5. Once the workflow finishes successfully, you should see a new geosearch droplet in Digital Ocean. You can verify that it is working properly by sending requests at it's public IPv4 address. Traffic to the production geosearch URL (https://geosearch.planninglabs.nyc/) is sent to the IP associated with the "geosearch" load balancer. To put your new droplet in production, simply add it to the new load balancer, remove the old droplet from the load balancer, and then delete the old droplet.

How exactly do deployments work?

The following explains what happens when we deploy a new Droplet running the code in this repo to Digital Ocean. If you are only trying to deploy a new instance of Geosearch with a new version of PAD data, everything you need should be covered in the "Deployment" section above.

Deployments are primarily handled by two files: /.github/workflows/build.yml' and 'cloud-config.yml. The "Build and Deploy" workflow in build.yml is run manually or triggered by pushes to the main branch (note that merging PRs into main constitutes a push). This workflow is responsible for a few things:

1. It uses doctl to create a new droplet. It will add an SSH public key saved in DO to that Droplet and tag it with labs. It will also point DO to the cloud-config.yml file for cloud-init to use for provisioning the droplet
2. Once the droplet is up, it will use the script in wait_for_200.sh to wait for the droplet to be healthy. In this scenario, healthy is defined as having all Geosearch services up and ready to accept traffic. This can take a while, primarily due to the time it takes to download the normalized PAD CSV and import it into the ElasticSearch datastore.
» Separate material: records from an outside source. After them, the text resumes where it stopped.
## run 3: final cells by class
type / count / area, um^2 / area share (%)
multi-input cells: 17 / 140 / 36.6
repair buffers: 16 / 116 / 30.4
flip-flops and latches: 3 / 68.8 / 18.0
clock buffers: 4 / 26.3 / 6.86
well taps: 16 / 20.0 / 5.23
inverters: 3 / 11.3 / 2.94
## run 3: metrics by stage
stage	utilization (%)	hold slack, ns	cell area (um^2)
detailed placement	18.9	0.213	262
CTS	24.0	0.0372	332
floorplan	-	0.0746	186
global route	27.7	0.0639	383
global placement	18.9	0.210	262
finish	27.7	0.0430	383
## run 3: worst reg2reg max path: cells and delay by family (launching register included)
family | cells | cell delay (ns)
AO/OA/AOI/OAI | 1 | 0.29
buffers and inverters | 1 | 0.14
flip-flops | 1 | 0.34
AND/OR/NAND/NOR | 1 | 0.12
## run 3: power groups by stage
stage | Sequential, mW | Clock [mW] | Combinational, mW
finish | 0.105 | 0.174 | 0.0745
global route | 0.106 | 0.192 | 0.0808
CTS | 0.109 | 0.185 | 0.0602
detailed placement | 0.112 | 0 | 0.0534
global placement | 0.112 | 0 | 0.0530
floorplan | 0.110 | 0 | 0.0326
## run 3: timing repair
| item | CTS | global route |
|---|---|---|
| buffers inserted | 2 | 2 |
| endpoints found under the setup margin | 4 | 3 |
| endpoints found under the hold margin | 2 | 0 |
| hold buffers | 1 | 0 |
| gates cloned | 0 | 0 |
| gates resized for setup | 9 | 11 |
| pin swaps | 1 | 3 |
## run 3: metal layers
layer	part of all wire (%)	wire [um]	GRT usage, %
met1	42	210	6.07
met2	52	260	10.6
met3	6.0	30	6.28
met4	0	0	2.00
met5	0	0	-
[src/design/tsc_cfg_regs.sv]
// Configuration registers of the TCP segmenter checksum unit and their derived sums.
// Depends on tsc_pkg.
module tsc_cfg_regs (
    input  logic                               clk,
    input  logic                               rst_n,
    input  logic                               write,
    input  logic [tsc_pkg::CFG_INDEX_W-1:0]    index,
    input  logic [31:0]                        data,
    output tsc_pkg::cfg_view_t                 view
);

    logic [31:0] src_addr_reg, src_addr_next;
    logic [31:0] dst_addr_reg, dst_addr_next;
    logic [15:0] src_port_reg, src_port_next;
    logic [15:0] dst_port_reg, dst_port_next;
    tsc_pkg::cfg_view_t view_reg, view_next;

    // Derived sums are built from the written value so they are ready next cycle.
    always_comb
    begin
        src_addr_next = src_addr_reg;
        dst_addr_next = dst_addr_reg;
        src_port_next = src_port_reg;
        dst_port_next = dst_port_reg;
        view_next     = view_reg;
        if (write)
        begin
            unique case (tsc_pkg::cfg_reg_t'(index))
                tsc_pkg::CFG_SRC_ADDR:
                begin
                    src_addr_next = data;
                    view_next.addr_sum = tsc_pkg::fold20(20'(data[31:16]) + 20'(data[15:0])
                        + 20'(dst_addr_reg[31:16]) + 20'(dst_addr_reg[15:0]));
                end
                tsc_pkg::CFG_DST_ADDR:
                begin
                    dst_addr_next = data;
                    view_next.addr_sum = tsc_pkg::fold20(20'(data[31:16]) + 20'(data[15:0])
                        + 20'(src_addr_reg[31:16]) + 20'(src_addr_reg[15:0]));
                end
                tsc_pkg::CFG_SRC_PORT:
                begin
                    src_port_next = data[15:0];
                    view_next.port_sum = tsc_pkg::fold20(20'(data[15:0]) + 20'(dst_port_reg));
                end
                tsc_pkg::CFG_DST_PORT:
                begin
                    dst_port_next = data[15:0];
                    view_next.port_sum = tsc_pkg::fold20(20'(data[15:0]) + 20'(src_port_reg));
                end
                tsc_pkg::CFG_LINK_MTU:
                begin
                    view_next.mp_base = tsc_pkg::mtu_eff(data[15:0]) - tsc_pkg::HDRS_BASE;
                    view_next.mp_opt  = tsc_pkg::mtu_eff(data[15:0]) - tsc_pkg::HDRS_OPT;
                end
                default:
                begin
                    view_next = view_reg;
                end
            endcase
        end
    end

    always_ff @(posedge clk or negedge rst_n)
    begin
        if (!rst_n)
        begin
            src_addr_reg      <= '0;
            dst_addr_reg      <= '0;
            src_port_reg      <= '0;
            dst_port_reg      <= '0;
            view_reg.addr_sum <= '0;
            view_reg.port_sum <= '0;
            view_reg.mp_base  <= tsc_pkg::MTU_DEFAULT - tsc_pkg::HDRS_BASE;
            view_reg.mp_opt   <= tsc_pkg::MTU_DEFAULT - tsc_pkg::HDRS_OPT;
        end
        else
        begin
            src_addr_reg <= src_addr_next;
            dst_addr_reg <= dst_addr_next;
            src_port_reg <= src_port_next;
            dst_port_reg <= dst_port_next;
            view_reg     <= view_next;
        end
    end

    assign view = view_reg;

endmodule
===== config.mk =====
export PLATFORM = sky130hd
export DESIGN_NAME = rdc_sqrt
export DESIGN_NICKNAME = d
export VERILOG_FILES = /design/src/sv/rdc_sqrt.sv
export SDC_FILE = /design/constraint.sdc
export NUM_CORES = 1
export LEC_CHECK = 0
export ABC_AREA = 1
export BUFFER_PORTS_ARGS = -buffer_cell sky130_fd_sc_hd__buf_4
export CAP_MARGIN = 0
export CORE_ASPECT_RATIO = 1.75
export CORE_MARGIN = 1
export CORE_UTILIZATION = 50
export CTS_CLUSTER_SIZE = 25
export DETAILED_ROUTE_END_ITERATION = 10
export PLACE_DENSITY = 0.71
export SLEW_MARGIN = 20
export SYNTH_ARGS = -nofsm -noshare
export SYNTH_HDL_FRONTEND = slang
export SYNTH_SLANG_ARGS = --single-unit

===== constraint.sdc =====
create_clock -name clk -period 2.7 [get_ports clk]
set_input_delay 0.135 -clock clk [delete_from_list [all_inputs] [get_ports clk]]
set_output_delay 0.135 -clock clk [all_outputs]
set_load 0.05 [all_outputs]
Spinning up the services defined in docker-compose.yml and downloading and importing data is done via the tool cloud-init. cloud-init uses the contents of cloud-config.yml to do the following:

1. Create a new sudo user called pelias on the new droplet. This is necessary because, following best practice, the Pelias CLI tool cannot not be run as the root system user. It will assign this user to the correct groups and add the included public SSH key to it.
2. Disable root access. As a security measure, logging into the droplet as root will be disabled once it is initialized.
3. Install the docker and docker-compose packages.
4. Bring up Geosearch by running the commands under runcmd. Note that even though cloud-config.yml creates the pelias user, the commands in runcmd are executed as root. Most of these commands use runuser to execute commands as the pelias user.

If you find yourself needing to ssh into a deployed Geosearch droplet, please see your team lead for additional instructions.